Over the fort like a broken loaf
sunshine sharp like radishes.
Grass and stones nestling in the ruins
of Tughlaqabad…
goes the English translation of his 1973 verse, Delhi, by Mala Marwah.
Unlike his paintings, which seek to encompass the complexities of the world, his poetry is personal. “This is one space where Gulam works alone,” says friend and fellow writer Prabodh Parikh. “There is no Gulam Gharana,” he adds, referring to Sheikh’s artistic practice of engaging junior artists and assistants to paint parts of his works.
As a guru, Sheikh has moulded generations of artists. He taught at Maharaja Sayajirao University, Baroda, from 1960 to 1963; took a break for the fellowship in London; returned to teach in Baroda from 1967 until his retirement from formal teaching, in 1993. He continues to work with young artists and apprentices at his studio in Vadodara.
Parikh believes Sheikh’s ability to befriend new generations has compensated somewhat for the many losses he has suffered. In a 65-year career, he has seen deep bonds with artists such as Nasreen Mohamedi and Bhupen Khakhar snapped by death.

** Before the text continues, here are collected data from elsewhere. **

File: src/hpsr_pkg.sv
// constants for the host port strobe/ready handshake block
// assumes a single 20 MHz clock and synchronous active-high reset
`default_nettype none
package hpsr_pkg;
  // clock and derived counts
  localparam int CLK_PERIOD_NS = 50;
  localparam int DATA_LEAD_NS = 2 * CLK_PERIOD_NS - 4; // data valid before ready low
  localparam int SETTLE_CYC = (DATA_LEAD_NS + CLK_PERIOD_NS - 1) / CLK_PERIOD_NS;
  localparam logic [1:0] SETTLE_CNT = 2'(SETTLE_CYC);
  // widths
  localparam int HW_W = 16;
  localparam int WORD_W = 32;
  // access type encodings
  localparam logic [1:0] ACC_CTRL = 2'h0;
  localparam logic [1:0] ACC_DATA_INC = 2'h1;
  localparam logic [1:0] ACC_ADDR = 2'h2;
  localparam logic [1:0] ACC_DATA = 2'h3;
  // reset values
  localparam logic [31:0] WORD_RST = 32'h0000_0000;
  localparam logic [15:0] HW_RST = 16'h0000;
  // internal completion kinds
  localparam logic OP_WRITE = 1'b0;
  localparam logic OP_READ_INC = 1'b1;
endpackage
`default_nettype wire

File: src/hpsr_port.sv
// host port handshake: strobe forming, select capture, ready sequencing, data bus
// assumes host pins are synchronous to clk and the memory side answers each request
// Function
// RL1: access strobe is not(strobe a xor strobe b) or chip select
// RL2: ready output forced low whenever chip select is high
// RL3: ready driven high at chip select fall while previous operation completes
// RL4: data read first half issues fetch; ready high until data loaded
// RL5: after second half of data write or autoinc read, ready high during completion
// RL6: other accesses keep ready low throughout
// RL7: control and address register accesses never change ready
// RL8: host keeps access strobe low until ready goes low
// RL9: host pulses address strobe at most once per access strobe
// RL10: host holds access strobe low at least four clock periods
// RL11: host keeps access strobe high at least four clock periods between accesses
// RL12: read data valid at least two periods less 4 ns before ready low
// RL13: selects captured at address strobe fall, else at access strobe fall
`default_nettype none
module hpsr_port
  import hpsr_pkg::*;
(
  // clock and reset
  input wire logic clk,
  input wire logic srst,
  // host pins
  input wire logic port_chip_select_n,
  input wire logic data_strobe_a,
  input wire logic data_strobe_b,
  input wire logic addr_strobe_n,
  input wire logic [1:0] access_type_select,
  input wire logic read_write_select,
  input wire logic halfword_select,
  input wire logic [15:0] port_data_bus_in,
  output logic [15:0] port_data_bus_out,
  output logic [15:0] port_data_bus_oe,
  output logic port_ready_n,
  // fetch path to the internal dma engine
  output logic fetch_req,
  input wire logic fetch_done,
  input wire logic [31:0] fetch_data,
  // completion of data writes and autoincrement reads
  output logic op_req,
  output logic op_kind,
  output logic [31:0] op_data,
  input wire logic op_done,
  // control and address register side
  output logic reg_wr,
  output logic [1:0] reg_wr_sel,
  output logic reg_wr_half,
  output logic [15:0] reg_wr_data,
  input wire logic [31:0] ctrl_rd_data,
  input wire logic [31:0] addr_rd_data
);

  logic access_strobe_n;
  logic strobe_prev_r;
  logic has_prev_r;
  logic has_seen_r;
  logic [1:0] has_type_r;
  logic has_rw_r;
  logic has_half_r;
  logic [1:0] cur_type_r;
  logic cur_rd_r;
  logic cur_half_r;
  logic strobe_fall;
  logic strobe_rise;
  logic has_fall;
  logic [1:0] sel_type;
  logic sel_rd;
  logic sel_half;
  logic busy_r;
  logic fetch_pend_r;
  logic [1:0] settle_r;
  logic [31:0] data_r;
  logic [15:0] dout_r;
  logic oe_r;
  logic fetch_start;

  function automatic logic is_data(input logic [1:0] t);
    is_data = (t == ACC_DATA_INC) || (t == ACC_DATA);
  endfunction

  function automatic logic [15:0] half_of(input logic [31:0] w, input logic h);
    half_of = h ? w[31:16] : w[15:0];
  endfunction

  // strobe forming and edge detection
  assign access_strobe_n = ~(data_strobe_a ^ data_strobe_b) | port_chip_select_n; // RL1
  assign strobe_fall = strobe_prev_r & ~access_strobe_n;
  assign strobe_rise = ~strobe_prev_r & access_strobe_n;
  assign has_fall = has_prev_r & ~addr_strobe_n;

  always_ff @(posedge clk) begin
    if (srst) begin
      strobe_prev_r <= 1'b1;
      has_prev_r <= 1'b1;
    end else begin
      strobe_prev_r <= access_strobe_n;
      has_prev_r <= addr_strobe_n;
    end
  end

  // address strobe capture; a second pulse in one access is the host's fault
  always_ff @(posedge clk) begin
    if (srst) begin
      has_seen_r <= 1'b0;
      has_type_r <= ACC_CTRL;
      has_rw_r <= 1'b0;
      has_half_r <= 1'b0;
    end else begin
      if (has_fall) begin // RL13
        has_type_r <= access_type_select;
        has_rw_r <= read_write_select;
        has_half_r <= halfword_select;
      end
      if (has_fall) begin
        has_seen_r <= 1'b1;
      end else if (strobe_rise) begin
        has_seen_r <= 1'b0;
      end
    end
  end

  // selects in effect at the strobe fall, from the address strobe if it was used
  always_comb begin
    if (has_fall) begin
      sel_type = access_type_select;
      sel_rd = read_write_select;
      sel_half = halfword_select;
    end else if (has_seen_r) begin
      sel_type = has_type_r;
      sel_rd = has_rw_r;
      sel_half = has_half_r;
    end else begin
      sel_type = access_type_select;
      sel_rd = read_write_select;
      sel_half = halfword_select;
    end
  end

  always_ff @(posedge clk) begin
    if (srst) begin
      cur_type_r <= ACC_CTRL;
      cur_rd_r <= 1'b0;
      cur_half_r <= 1'b0;
    end else if (strobe_fall) begin // RL13
      cur_type_r <= sel_type;
      cur_rd_r <= sel_rd;
      cur_half_r <= sel_half;
    end
  end

  // first half of a data read must go fetch the word
  assign fetch_start = strobe_fall & sel_rd & ~sel_half & is_data(sel_type);

  always_ff @(posedge clk) begin
    if (srst) begin
      fetch_pend_r <= 1'b0;
      fetch_req <= 1'b0;
    end else begin
      fetch_req <= fetch_start; // RL4
      if (fetch_start) begin
        fetch_pend_r <= 1'b1;
      end else if (fetch_done) begin
        fetch_pend_r <= 1'b0;
      end
    end
  end

  // hold ready after the load so the bus settles before the host samples
  always_ff @(posedge clk) begin
    if (srst) begin
      settle_r <= 2'h0;
    end else if (fetch_pend_r && fetch_done) begin
      settle_r <= SETTLE_CNT; // RL12
    end else if (settle_r != 2'h0) begin
      settle_r <= settle_r - 2'h1;
    end
  end

  // data register: fetched word for reads, assembled halves for writes
  always_ff @(posedge clk) begin
    if (srst) begin
      data_r <= WORD_RST;
    end else if (fetch_pend_r && fetch_done) begin
      data_r <= fetch_data;
    end else if (strobe_rise && !cur_rd_r && is_data(cur_type_r)) begin
      if (cur_half_r) begin
        data_r[31:16] <= port_data_bus_in;
      end else begin
        data_r[15:0] <= port_data_bus_in;
      end
    end
  end

  // completion request after the second half; busy until the memory side answers
  always_ff @(posedge clk) begin
    if (srst) begin
      busy_r <= 1'b0;
      op_req <= 1'b0;
      op_kind <= OP_WRITE;
      op_data <= WORD_RST;
    end else begin
      op_req <= 1'b0;
      if (strobe_rise && cur_half_r && ((!cur_rd_r && is_data(cur_type_r)) ||
          (cur_rd_r && cur_type_r == ACC_DATA_INC))) begin
        busy_r <= 1'b1; // RL5
        op_req <= 1'b1;
        op_kind <= cur_rd_r ? OP_READ_INC : OP_WRITE;
        op_data <= {port_data_bus_in, data_r[15:0]};
      end else if (op_done) begin
        busy_r <= 1'b0;
      end
    end
  end

  // control and address register writes pass straight through
  always_ff @(posedge clk) begin
    if (srst) begin
      reg_wr <= 1'b0;
      reg_wr_sel <= ACC_CTRL;
      reg_wr_half <= 1'b0;
      reg_wr_data <= HW_RST;
    end else begin
      reg_wr <= strobe_rise & ~cur_rd_r & ~is_data(cur_type_r);
      if (strobe_rise) begin
        reg_wr_sel <= cur_type_r;
        reg_wr_half <= cur_half_r;
        reg_wr_data <= port_data_bus_in;
      end
    end
  end

  // read data bus; drives from the clock after the read strobe falls to the clock after it rises
  always_ff @(posedge clk) begin
    if (srst) begin
      dout_r <= HW_RST;
      oe_r <= 1'b0;
    end else begin
      if (strobe_rise || access_strobe_n) begin
        oe_r <= 1'b0;
      end else if (strobe_fall) begin
        oe_r <= sel_rd;
      end
      if (fetch_pend_r && fetch_done) begin
        dout_r <= half_of(fetch_data, cur_half_r);
      end else if (strobe_fall) begin
        unique case (sel_type)
          ACC_CTRL: dout_r <= half_of(ctrl_rd_data, sel_half);
          ACC_ADDR: dout_r <= half_of(addr_rd_data, sel_half);
          ACC_DATA_INC, ACC_DATA: dout_r <= half_of(data_r, sel_half);
        endcase
      end
    end
  end

  assign port_data_bus_out = dout_r;
  assign port_data_bus_oe = {HW_W{oe_r}};

  // ready: gated by chip select, high only for busy, fetch or settle
  assign port_ready_n = ~port_chip_select_n &
    (busy_r | fetch_pend_r | fetch_start | (settle_r != 2'h0)); // RL2 RL3 RL4 RL6 RL7

  a_strobe_form: assert property (@(posedge clk) disable iff (srst) // RL1
    (port_chip_select_n || data_strobe_a == data_strobe_b) |=> !fetch_req && !oe_r)
    else $error("access strobe active without a valid select");
  a_ready_gate: assert property (@(posedge clk) disable iff (srst) // RL2
    port_chip_select_n |-> !port_ready_n)
    else $error("ready high while chip select high");
  a_busy_hold: assert property (@(posedge clk) disable iff (srst) // RL3
    (busy_r && $fell(port_chip_select_n)) |-> port_ready_n)
    else $error("ready low at chip select fall while busy");
  a_fetch_issue: assert property (@(posedge clk) disable iff (srst) // RL4
    fetch_start |=> fetch_req && fetch_pend_r)
    else $error("fetch not issued on data read first half");
  a_fetch_wait: assert property (@(posedge clk) disable iff (srst) // RL4
    (fetch_pend_r && !port_chip_select_n) |-> port_ready_n)
    else $error("ready low before fetched data loaded");
  a_second_busy: assert property (@(posedge clk) disable iff (srst) // RL5
    (op_req && !port_chip_select_n) |-> busy_r && port_ready_n)
    else $error("ready low while completing transfer");
  a_plain_ready: assert property (@(posedge clk) disable iff (srst) // RL6
    (!access_strobe_n && !is_data(cur_type_r) && !busy_r && settle_r == 2'h0 &&
     !fetch_pend_r && !fetch_start) |-> !port_ready_n)
    else $error("ready high on a plain access");
  a_reg_noeffect: assert property (@(posedge clk) disable iff (srst) // RL7
    (reg_wr && !busy_r && !fetch_pend_r && settle_r == 2'h0 && !fetch_start) |->
    !port_ready_n)
    else $error("register write changed ready");
  a_read_settle: assert property (@(posedge clk) disable iff (srst) // RL12
    (fetch_pend_r && fetch_done && !port_chip_select_n && $stable(port_chip_select_n)) |=>
    port_ready_n [*2])
    else $error("ready fell before read data settled");
  a_sel_capture: assert property (@(posedge clk) disable iff (srst) // RL13
    (strobe_fall && !has_seen_r && !has_fall) |=> cur_type_r == $past(access_type_select))
    else $error("selects not captured at strobe fall");

endmodule
`default_nettype wire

What anchors him, in addition to his art, he says, is his family: wife Nilima Sheikh, also an artist; and their two children.
Things are coming full circle now, in Vadodara, the city that has nurtured him since he moved there as a teen to study art on a scholarship.
His next work will be a 15-ft-tall winged brass figure that will stand atop a 50-ft-high pillar, outside the Ark Museum that is currently being built here by industrialist and art connoisseur Atul Dalmia.
“Baroda has many public sculptures, most notably by Nagji Patel, my lifelong friend. I hope this work will add to that legacy,” says Sheikh.
He is also planning to publish a book of essays on art, written in English over the past 50 years. He is working to finalise Hemang Ashwinkumar’s English translation of his memoir, Gher Jataan (On the Way Home; 2018), which will be published by Seagull Books later this year.
“And then there are the empty canvases,” says Sheikh, “waiting for my return to the studio.”